How about this one? You are a Medical Doctor, you have four patients that will most likely die without organ transplants, and one healthy patient who could provide those organs needed by the four sick patients. Is it morally acceptable to kill him in order to save the other four?
Philosophers, social and clinical psychologists have wrestled with these questions for hundreds of years. Studies are constantly being done to understand how human beings think. They try to find the explanation on why would a normal human being find it easy to hit the switch in the hospital to divert the deadly gas as in the first example and find it unacceptable to take organs from a living person no matter how many others might be saved.
Until now, no rational, consistent, moral principles that everyone agrees on have been found or have been accepted by all. In the situations above, “do no harm” and “do the greatest good for the greatest number” both fail to explain why most leaders, even most people, anywhere in the world would more likely hit the switch but not kill the healthy patient.
Where does our moral sense reside? Does it reside in our brains or in our hearts?
There were very interesting studies conducted by a Dr. Greene of Princeton University, utilizing MRI machines to measure brain activity when leaders and normal people face these moral dilemmas.
One of the examples they studied was that of a man driving along a deserted highway and sees a man bleeding by the side of the road. He stops and the man asks him to take him to the hospital. He realizes that taking this bleeding man to the hospital would ruin his new leather seats for which he had just paid $750.00. Is it morally acceptable to leave him bleeding by the side of the road? If not, then, is it morally acceptable to ignore a personal letter asking you for a donation of $750.00, sufficient to save the lives of 25 children who otherwise will die of a curable disease?
According to the studies, looking at these examples I have mentioned, most people will say that you should direct the gas to one person saving four but not kill someone for his organs and to help the bleeding man but not write a check for $750.00. Why is this?
The idea of killing someone for his organs or leaving someone to die by the side of the road engages the brain’s emotion regions (as measured by the MRI) more than the idea of switching the direction of a deadly gas or writing a check.
The example of who to give the organs to, the lawyer, doctor or homeless, most people rationalize their decision and the poor homeless guy is out of luck.

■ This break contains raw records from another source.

What follows belongs to an exercise in optimizing a design on an open flow for small area, a short achievable clock period and few clock cycles per item; a production flow would make more cautious choices.
Function was checked by simulation only, so behaviour that the tests miss may differ from the original.

// sha384_engine
module sha384_engine (
    input  wire          clk,
    input  wire          rst,           
    input  wire          msg_valid,
    output wire          msg_ready,
    input  wire          msg_first,     
    input  wire          msg_last,      
    input  wire [1023:0] msg_block,     
    output reg           digest_valid,
    output wire [383:0]  digest         
);
Size in the first run: roughly 13000 cells after synthesis, ~2100 flip-flops.
Settings: LEC_CHECK=0, CAP_MARGIN=20, CORE_MARGIN=2, CORE_UTILIZATION=40, PLACE_DENSITY=0.6, SLEW_MARGIN=20, SYNTH_MEMORY_MAX_BITS=8192; clock period 12.0 ns.
standard.sh (not shown) runs the stock make flow with config.mk's settings and CLKGATE_MAP_FILE= SYNTH_SCRIPT=/design/flow/synth_recipe.tcl, a recipe that flattens the netlist after the stock synthesis.
==> flow/flow/run.sh <==
#!/bin/bash
# The standard layout (standard synthesis, floorplan, place, CTS, route)
# with two changes to how the layout is made:
#  - ORFS's repair_timing is asked to leave 7.5 ns of setup slack at the
#    12 ns clock, so that it sizes and buffers the round's paths for a
#    shorter achieved period;
#  - the port buffers that global placement inserts are buf_1 cells.
# The SDC, the clock period and every other setting are the standard flow's own.
set -euo pipefail
bash standard.sh SETUP_SLACK_MARGIN=7.5 \
    "BUFFER_PORTS_ARGS=-buffer_cell sky130_fd_sc_hd__buf_1" finish > make_finish.log 2>&1
The baseline went through all stages and came out clean.
Testbench counts at the start, summed over its fixed seeds: cycles 132,008, blocks 1,650.
This is an optimization exercise on Yosys and OpenROAD, whose aim is small area, not a production implementation.
RTL that was checked went through simulation tests only; none was proved equivalent to the original.
Function not checked in runs 3 and 4: the RTL went through the layout flow alone.
Power is estimated from default activity; no workload was simulated.

<file path="flow/flow/run.sh">
#!/bin/bash
# The standard layout (standard.sh), with one change: the buffer that
# every input and output port gets is the platform's smallest buffer,
# sky130_fd_sc_hd__buf_1, instead of the one buffer_ports picks by default.
# The layout's own logs are under orfs/logs; standard.sh's output goes to
# standard_flow.log.
set -euo pipefail
export BUFFER_PORTS_ARGS="-buffer_cell sky130_fd_sc_hd__buf_1"
bash standard.sh > standard_flow.log 2>&1
</file>
<file path="flow/standard.sh">
#!/bin/bash
# synth_recipe.tcl (not shown) runs the flow's synth.tcl, then flattens the netlist and writes it again
# the make line also repeats each setting of config.mk as NAME=value (left out here)
make -C /OpenROAD-flow-scripts/flow DESIGN_CONFIG=/design/flow/config.mk WORK_HOME=/design/flow/orfs CLKGATE_MAP_FILE= SYNTH_SCRIPT=/design/flow/synth_recipe.tcl "${@:-finish}"
</file>
<file path="flow/config.mk">
export PLATFORM = sky130hd
export DESIGN_NAME = pgn_sw_stage
export DESIGN_NICKNAME = pgn_sw_stage
export VERILOG_FILES = /design/flow/design.v
export SDC_FILE = /design/flow/constraint.sdc
export NUM_CORES = 4
export LEC_CHECK = 0
export CAP_MARGIN = 20
export CORE_MARGIN = 2
export CORE_UTILIZATION = 65
export CTS_BUF_LIST = sky130_fd_sc_hd__clkbuf_16
export CTS_CLUSTER_DIAMETER = 80
export CTS_CLUSTER_SIZE = 24
export SLEW_MARGIN = 20
export SYNTH_HIERARCHICAL = 1
export SYNTH_MINIMUM_KEEP_SIZE = 0
</file>
<file path="flow/constraint.sdc">
create_clock -name core_clock -period 6.0 [get_ports {clk}]
set_input_delay 1.2000 -clock core_clock [delete_from_list [all_inputs] [get_ports {clk}]]
set_output_delay 1.2000 -clock core_clock [all_outputs]
set_load 0.01 [all_outputs]
</file>
<file path="flow/design.v">
module pgn_cmp2 (
    input  wire [1:0] a,
    input  wire [1:0] bn,
    input  wire       c,
    output wire       y
);
    wire m = (a[0] & bn[0]) | (a[0] & c) | (bn[0] & c);
    assign y = (a[1] & bn[1]) | (a[1] & m) | (bn[1] & m);
endmodule
module pgn_leg_ctl (
    input  wire       driving,     
    input  wire       rel_edge,    
    input  wire       fp_bnd,
    input  wire [1:0] we,
    input  wire [1:0] lvl,
    input  wire [1:0] req,
    input  wire [1:0] on,
    input  wire       first,
    input  wire [1:0] block,
    input  wire [1:0] cut_here,
    input  wire [1:0] tge,
    input  wire [1:0] gge,
    output wire [1:0] on_n,
    output wire [1:0] req_n,
    output wire       first_n,
    output wire [1:0] block_n,
    output wire       conflict,
    output wire [1:0] edge_n
);
    wire [1:0] new_h = we & lvl & ~req;
    wire conf = new_h[0] & new_h[1] & ~on[0] & ~on[1];
    assign conflict = driving & conf;
    wire [1:0] req_u = (we & lvl) | (~we & req);
    wire [1:0] req_d = conf ? 2'b00 : req_u;
    wire first_d = (new_h[0] & new_h[1]) ? on[1] :
                   new_h[0]              ? req[1] :
                   new_h[1]              ? ~req[0] : first;
    wire [1:0] blk = (block & {2{~fp_bnd}}) | cut_here;
    wire pf0 = req_d[1] & ~on[1] &  first_d;
    wire pf1 = req_d[0] & ~on[0] & ~first_d;
    wire on_ok0 = tge[0] & ~blk[0] & ~on[1] & ~pf0 & gge[1];
    wire on_ok1 = tge[1] & ~blk[1] & ~on[0] & ~pf1 & gge[0];
    wire nx0 = on[0] ? ~(cut_here[0] | (~req_d[0] & tge[0])) : (req_d[0] & on_ok0);
    wire nx1 = on[1] ? ~(cut_here[1] | (~req_d[1] & tge[1])) : (req_d[1] & on_ok1);
    assign on_n    = {2{driving}} & {nx1, nx0};
    assign req_n   = {2{driving}} & req_d;
    assign first_n = driving & first_d;
    assign block_n = {2{driving}} & blk;
    assign edge_n  = (on_n ^ on) | {2{rel_edge}};
endmodule
module pgn_sw_stage (
    input  wire         clk,
    input  wire         rst,
    input  wire         fp_bnd,
    input  wire         fault_clear,
    input  wire [7:0]   rel_in,
    input  wire [7:0]   flt_in,
    input  wire [7:0]   trip_in,
    input  wire [7:0]   hiz_mode,
    input  wire [7:0]   cut_scope,
    input  wire [23:0]  edge_sel,
    input  wire [63:0]  trip_esc,
    input  wire [47:0]  req_we,
    input  wire [47:0]  req_lvl,
    input  wire [127:0] t_on,
    input  wire [127:0] t_off,
    input  wire [287:0] lguard,
    output wire [47:0]  sw_on,
    output wire [47:0]  sw_rel,
    output wire [47:0]  pend,
    output wire [7:0]   latched,
    output wire [63:0]  cut_run,
    output wire [7:0]   cut_now,
    output wire [23:0]  leg_conflict
);
    reg  [7:0]   released_q;
    reg  [7:0]   latch_q;
    reg  [63:0]  cut_run_q;
    reg  [7:0]   cut_seen_q;
    reg  [47:0]  on_q;        
    reg  [47:0]  req_q;       
    reg  [47:0]  block_q;     
    reg  [47:0]  sat_q;       
    reg  [767:0] cnt_q;       
    reg  [23:0]  first_q;     
    reg  [23:0]  conflict_q;
    wire [47:0]  on_d, req_d, block_d, edge_d;
    wire [23:0]  first_d, conflict_d;
    function automatic [15:0] max20(input [15:0] t);
        reg lt;
        begin
            lt = ~(|t[15:5]) & ~(t[4] & (t[3] | t[2]));
            max20 = lt ? 16'd20 : t;
        end
    endfunction
    genvar g, l, c, i;
    generate
        for (g = 0; g < 8; g = g + 1) begin : g_grp
            wire [7:0] cr  = cut_run_q[8*g +: 8];
            wire [7:0] esc = trip_esc[8*g +: 8];
            wire cut_act = trip_in[g] & ~hiz_mode[g] & ~rel_in[g] & ~latch_q[g];
            wire [8:0] crc;
            wire [7:0] crs;
            assign crc[0] = 1'b1;
            for (i = 0; i < 8; i = i + 1) begin : g_cr
                assign crs[i]   = cr[i] ^ crc[i];
                assign crc[i+1] = cr[i] & crc[i];
            end
            wire [7:0] cr_inc = crs | {8{crc[8]}};
            wire [8:0] ec;
            assign ec[0] = 1'b1;
            for (i = 0; i < 8; i = i + 1) begin : g_ec
                assign ec[i+1] = (crs[i] & ~esc[i]) | ((crs[i] | ~esc[i]) & ec[i]);
            end
            wire esc_hit = (|esc) & (crc[8] | ec[8]);
            wire escalate  = fp_bnd & cut_seen_q[g] & esc_hit;
            wire clear_ok  = fault_clear & ~flt_in[g] & ~trip_in[g];
            wire set_latch = ~rel_in[g] & (flt_in[g] | (trip_in[g] & hiz_mode[g]) | escalate);
            wire latch_d   = set_latch | (latch_q[g] & ~clear_ok);
            wire rel_d     = rel_in[g] | latch_d | (released_q[g] & ~fp_bnd);
            wire driving   = ~rel_d;
            wire rel_edge  = rel_d & ~released_q[g];
            wire [7:0] cr_d = clear_ok ? 8'd0 :
                              fp_bnd   ? (cut_seen_q[g] ? cr_inc : 8'd0) : cr;
            always @(posedge clk) begin
                if (rst) begin
                    released_q[g]       <= 1'b1;
                    latch_q[g]          <= 1'b0;
                    cut_run_q[8*g +: 8] <= 8'd0;
                    cut_seen_q[g]       <= 1'b0;
                end else begin
                    released_q[g]       <= rel_d;
                    latch_q[g]          <= latch_d;
                    cut_run_q[8*g +: 8] <= cr_d;
                    cut_seen_q[g]       <= (cut_seen_q[g] & ~fp_bnd) | cut_act;
                end
            end
            wire [2:0]  es  = edge_sel[3*g +: 3];
            wire [15:0] ton = max20(t_on[16*g +: 16]);
            wire [15:0] tof = max20(t_off[16*g +: 16]);
            for (l = 0; l < 3; l = l + 1) begin : g_leg
                localparam integer L  = 3*g + l;    
                localparam integer C0 = 2*L;        
                wire [1:0]  on  = on_q[C0 +: 2];
                wire [1:0]  req = req_q[C0 +: 2];
                wire [1:0]  we  = req_we[C0 +: 2];
                wire [1:0]  lvl = req_lvl[C0 +: 2];
                wire [11:0] lg  = lguard[12*L +: 12];
                wire [15:0] thr_n = ~((on[0] | on[1]) ? ton : tof);
                wire [11:0] lg_n  = ~lg;
                wire [1:0] tge;     
                wire [1:0] gge;     
                for (c = 0; c < 2; c = c + 1) begin : g_c
                    wire [15:0] a = cnt_q[16*(C0+c) +: 16];
                    wire [8:0] rt;
                    assign rt[0] = 1'b1;
                    for (i = 0; i < 8; i = i + 1) begin : g_t
                        pgn_cmp2 u (.a(a[2*i +: 2]), .bn(thr_n[2*i +: 2]), .c(rt[i]), .y(rt[i+1]));
                    end
                    wire ge_t = rt[8];
                    assign tge[c] = sat_q[C0+c] | ge_t;
                    wire [6:0] rg;
                    assign rg[0] = 1'b1;
                    for (i = 0; i < 6; i = i + 1) begin : g_g
                        pgn_cmp2 u (.a(a[2*i +: 2]), .bn(lg_n[2*i +: 2]), .c(rg[i]), .y(rg[i+1]));
                    end
                    assign gge[c] = sat_q[C0+c] | (|a[15:12]) | rg[6];
                end
                wire [1:0] cut_here;
                assign cut_here[0] = cut_act & (~cut_scope[g] | (es == 2*l));
                assign cut_here[1] = cut_act & (~cut_scope[g] | (es == 2*l+1));
                pgn_leg_ctl u_ctl (
                    .driving  (driving), .rel_edge (rel_edge), .fp_bnd (fp_bnd),
                    .we       (we), .lvl (lvl), .req (req), .on (on),
                    .first    (first_q[L]), .block (block_q[C0 +: 2]),
                    .cut_here (cut_here), .tge (tge), .gge (gge),
                    .on_n     (on_d[C0 +: 2]), .req_n (req_d[C0 +: 2]),
                    .first_n  (first_d[L]), .block_n (block_d[C0 +: 2]),
                    .conflict (conflict_d[L]), .edge_n (edge_d[C0 +: 2]));
            end
        end
        for (c = 0; c < 48; c = c + 1) begin : g_ch
            wire [15:0] a = cnt_q[16*c +: 16];
            wire [16:0] cc;
            wire [15:0] cnt_d;
            assign cc[0] = 1'b1;
            for (i = 0; i < 16; i = i + 1) begin : g_b
                assign cc[i+1] = cc[i] & a[i];
            end
            assign cnt_d[0] = edge_d[c] | ~a[0];
            for (i = 1; i < 16; i = i + 1) begin : g_n
                assign cnt_d[i] = ~edge_d[c] & (a[i] ^ cc[i]);
            end
            always @(posedge clk) begin
                cnt_q[16*c +: 16] <= cnt_d;
                sat_q[c] <= rst | (~edge_d[c] & (sat_q[c] | cc[16]));
            end
        end
    endgenerate
    always @(posedge clk) begin
        if (rst) begin
            on_q       <= 48'd0;
            req_q      <= 48'd0;
            block_q    <= 48'd0;
            first_q    <= 24'd0;
            conflict_q <= 24'd0;
        end else begin
            on_q       <= on_d;
            req_q      <= req_d;
            block_q    <= block_d;
            first_q    <= first_d;
            conflict_q <= conflict_d;
        end
    end
    genvar k;
    generate
        for (k = 0; k < 48; k = k + 1) begin : g_out
            assign sw_rel[k] = released_q[k / 6];
        end
    endgenerate
    assign sw_on        = on_q;
    assign pend         = req_q ^ on_q;
    assign latched      = latch_q;
    assign cut_run      = cut_run_q;
    assign cut_now      = cut_seen_q;
    assign leg_conflict = conflict_q;
endmodule
</file>
==> results.txt, run 1 <==
outcome no timing/DRC/antenna violations; Crit-path slowest cell nor4_1; largest stage delay on the critical path ~0.38 ns; PortBufs just over 1000; Internal Power 12.8 mW; Syn Area/Cell 8.04 um2; final number of max-transition violations 0; worst setup margin between 0.4 and 0.5 ns; CTS tree done; largest net degree at the start of global routing just over 80; share of post-route cells with drive strength above 1 around 4.5%; IO Count roughly 1000; most frequent cells in the layout dfxtp_1, nand2_1, buf_1; Worst setup EP type flop; slew of the pin with the lowest slew margin about 1.1 ns; Synth warnings 7; switching power approximately 7.0 mW; clock sinks ~1100; power density cells between 200 and 300 nW/um2; Vias around 71000; Total GRT Usage 41.1%; fillcell total 8622; TritonRoute pass-1 iters 6; TritonCTS Buffers between 50 and 60; average wire per standard cell 20.7 um; type of the worst min-delay path reg -> reg; Bufs on Longest Clock Path 3; CP startpoint kind input pin; minimum clock period around 5.5 ns; worst slack at placement -0.193 ns; final antenna-violating net count 0; sequential share of power between 40% and 50%; combinational share of power 27.5%; fmax 180 MHz; Post-synth top flop dfxtp_1; post-detail-place hpwl 193000 um; crit path max fanout 16; P&R area growth vs syn 12.8%; design area ~79000 um2; arrival time of the worst setup path ~6.2 ns; Hold Crit Start cnt_q[176]$_DFF_P_; crit share post-route between 90% and 100%; number of synthesized flops with an enable pin 0; cell count after synthesis slightly below 9000; CTS Hold Bufs 0; Static Leak between 30 and 40 nW; endpoints failing setup 0; Hold Slack about 0.47 ns; max cap viols 0; worst reg2reg startpoint on_q[46]$_SDFF_PP0_; H-tree levels 2; RSZ-0062 raised after global routing no; register area share after synthesis 31.2%; Async S/R FF share, synth 0%; CP Launch Point t_on[85]; R2R depth 28; Clk pwr share between 20% and 30%; initial DRC count 5799; most common cell after layout, fill and taps aside dfxtp_1; CP Buf/Inv Count 3; worst path required time 6.66 ns; die area 111000 um2; worst hold stages 1; num rows between 100 and 150; CP top delay family compound AO/OA/AOI/OAI gates; Initial Utilization 65.6%; gp weighted congestion 1.02; number of antenna violations at the first check in global routing approximately 100; post-route DRC violation count 0; Worst-Skew Late Latency ~0.72 ns; Die X about 330 um; total power around 20 mW; vias in the first global route approximately 66000; Overflow after GRT 0; Switching Fraction 35.4%; placeable core area 107000 um2; first-pass GRT wire length about 360000 um; cell area after synthesis ~70000 um2; Hold Vio Cnt, Final 0; Levels on crit path 30; maximum vdd drop between 300 and 400 uV; count of cell types in the netlist 75; Setup Crit Path Kind in -> reg; TNS Setup 0 ns; DP Area 77200 um2; clock skew between 0.02 and 0.025 ns; Die Ht approximately 330 um; clk slew on worst S/H paths 0.09 ns; via-per-instance ratio 6.15; #FFs+latches synth between 1000 and 1500; clock root cell clkbuf_16; most used cell, CP o21ai_1; final net count 11562; Routed WL approximately 240000 um; Rel. slew slack 27.3%
routing by layer:
layer	vias up	wire, um	track usage [%]	part of all wire (%)
met5	-	264	0	0.11
met4	44	18700	28.9	7.8
met3	844	23700	11.6	9.9
met2	3205	108000	67.3	45
met1	32749	87900	46.1	37
li1	34057	-	-	-
final timing paths:
check,end,slack (ns)
setup / recovery,cnt_q[512]$_DFF_P_,0.46
hold / removal,cnt_q[176]$_DFF_P_,0.47
setup reg to reg,cnt_q[748]$_DFF_P_,0.70
hold reg to reg,cnt_q[176]$_DFF_P_,0.47
what timing repair did:
action | CTS | global route
endpoints found under the setup margin | 0 | 90
buffers inserted | 0 | 1
resized for setup | 0 | 6
endpoints found under the hold margin | 0 | 0
power groups by stage:
stage               registers [mW]  clock network (mW)  logic, mW
global placement              9.77                   0       5.00
detailed placement            9.86                   0       5.33
floorplan                     9.47                   0       3.92
finish                        9.74                4.68       5.46
global route                  9.91                4.97       6.17
CTS                           9.69                4.73       5.38
cell families (layout without fill, tap and decap cells):
kind of cell,Yosys count,count (layout),share of synthesized area (%)
and+or+nand+nor,2971,2971,22.1
AOI/OAI and AO/OA,2852,2852,23.3
buffers and inverters,638,1744,3.69
muxes,342,342,4.97
adders and majority gates,791,791,14.1
other,1,273,0.00533
DFF,1096,1096,31.2
xor gates and xnor gates,48,48,0.598
modules after synthesis, one instance, submodules excluded:
module	flip-flops and latches	times used	cells inside	cell area, um2
pgn_cmp2	0	672	4	20.0
pgn_sw_stage	1096	1	4947	50100
pgn_leg_ctl	0	24	46	279
final cells by class:
type / instances / area, um2 / share of cell area, %
clock buffer: 61 / 1530 / 1.92
timing repair buffer: 1226 / 5410 / 6.82
inverter: 427 / 1610 / 2.02
multi-input combinational: 7196 / 46500 / 58.7
antenna: 81 / 203 / 0.256
sequential: 1096 / 21900 / 27.7
clock inverter: 30 / 317 / 0.399
tap: 1403 / 1760 / 2.21
Yosys cell counts, types with 48 or more instances:
cell / number / area, um2
a21oi_1: 911 / 4560
clkbuf_1: 129 / 484
nor4_1: 113 / 707
a31oi_1: 80 / 500
o22ai_1: 677 / 4240
nand3b_1: 70 / 526
mux2_2: 54 / 608
a211o_1: 48 / 420
xor2_1: 48 / 420
mux2i_1: 288 / 2880
dfxtp_1: 1096 / 21900
o21ai_1: 721 / 3610
o211ai_1: 61 / 458
a21o_1: 53 / 398
nand2b_1: 76 / 475
o21a_1: 50 / 375
ha_1: 784 / 9810
inv_1: 427 / 1600
nand2_1: 1046 / 3930
nor2b_1: 989 / 6190
or2_2: 55 / 344
o21ai_0: 119 / 596
nor2_1: 325 / 1220
registers in the layout (all words and copies together) (netlist names):
signal      flops
block_q        48
cnt_q         768
conflict_q     24
cut_run_q      64
cut_seen_q      8
first_q        24
latch_q         8
on_q           48
released_q      8
req_q          48
sat_q          48
metrics by stage:
step	cells	util (%)
after detailed placement	11347	72.0
final	11520	74.0
after CTS	11438	73.7
after global placement	11347	72.0
after global routing	11508	73.9
after floorplan	8930	-
==> inputs of run 2 (changes only) <==
--- a/flow/design.v
+++ b/flow/design.v
@@ -5,6 +5,14 @@
     output wire       y
 );
     wire m = (a[0] & bn[0]) | (a[0] & c) | (bn[0] & c);
+    assign y = (a[1] & bn[1]) | (a[1] & m) | (bn[1] & m);
+endmodule
+module pgn_cmp2s (
+    input  wire [1:0] a,
+    input  wire [1:0] bn,
+    output wire       y
+);
+    wire m = a[0] | bn[0];
     assign y = (a[1] & bn[1]) | (a[1] & m) | (bn[1] & m);
 endmodule
 module pgn_leg_ctl (
@@ -152,16 +160,16 @@
                 wire [1:0] gge;     
                 for (c = 0; c < 2; c = c + 1) begin : g_c
                     wire [15:0] a = cnt_q[16*(C0+c) +: 16];
-                    wire [8:0] rt;
-                    assign rt[0] = 1'b1;
-                    for (i = 0; i < 8; i = i + 1) begin : g_t
+                    wire [8:1] rt;
+                    pgn_cmp2s u_t0 (.a(a[1:0]), .bn(thr_n[1:0]), .y(rt[1]));
+                    for (i = 1; i < 8; i = i + 1) begin : g_t
                         pgn_cmp2 u (.a(a[2*i +: 2]), .bn(thr_n[2*i +: 2]), .c(rt[i]), .y(rt[i+1]));
                     end
                     wire ge_t = rt[8];
                     assign tge[c] = sat_q[C0+c] | ge_t;
-                    wire [6:0] rg;
-                    assign rg[0] = 1'b1;
-                    for (i = 0; i < 6; i = i + 1) begin : g_g
+                    wire [6:1] rg;
+                    pgn_cmp2s u_g0 (.a(a[1:0]), .bn(lg_n[1:0]), .y(rg[1]));
+                    for (i = 1; i < 6; i = i + 1) begin : g_g
                         pgn_cmp2 u (.a(a[2*i +: 2]), .bn(lg_n[2*i +: 2]), .c(rg[i]), .y(rg[i+1]));
                     end
                     assign gge[c] = sat_q[C0+c] | (|a[15:12]) | rg[6];
==> run 2 against run 1 <==
Cell count fell by 1.1%. Combinational power decreased by 2%. Register-to-register slack got worse by 0.06 ns. Sequential share of layout area rose by 0.077 points. Critical path type unchanged. Critical endpoint is now sat_q[15]$_DFF_P_. Largest power group unchanged. Highest routed layer unchanged.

The couple married for 35 years, their values will dictate what they do. Religion is against Euthanasia and so are most of the States in the Union and Puerto Rico. Utah is the only State that permits it and they get lots of people spending their last day there. What would you do? Would you listen to your heart or your brain?
Philosophers, Psychologists, Theologians have argued for years about whether moral principles are based on emotion or reason. Dr. Green of Princeton says that what we have learned “suggests that emotion underlies our tendency to treat seemingly identical cases differently”.
Human beings usually make very rapid judgments about moral dilemmas with little variation in what they consider permissible. The power of moral intuition goes against the previously accepted idea that we consciously think these things through.
I find the study of the human animal so interesting and so complex. With so much to study and learn in the here and now, I wonder why so many so called psychics, astrologists and hucksters are able to sell people on the idea that they can predict the future.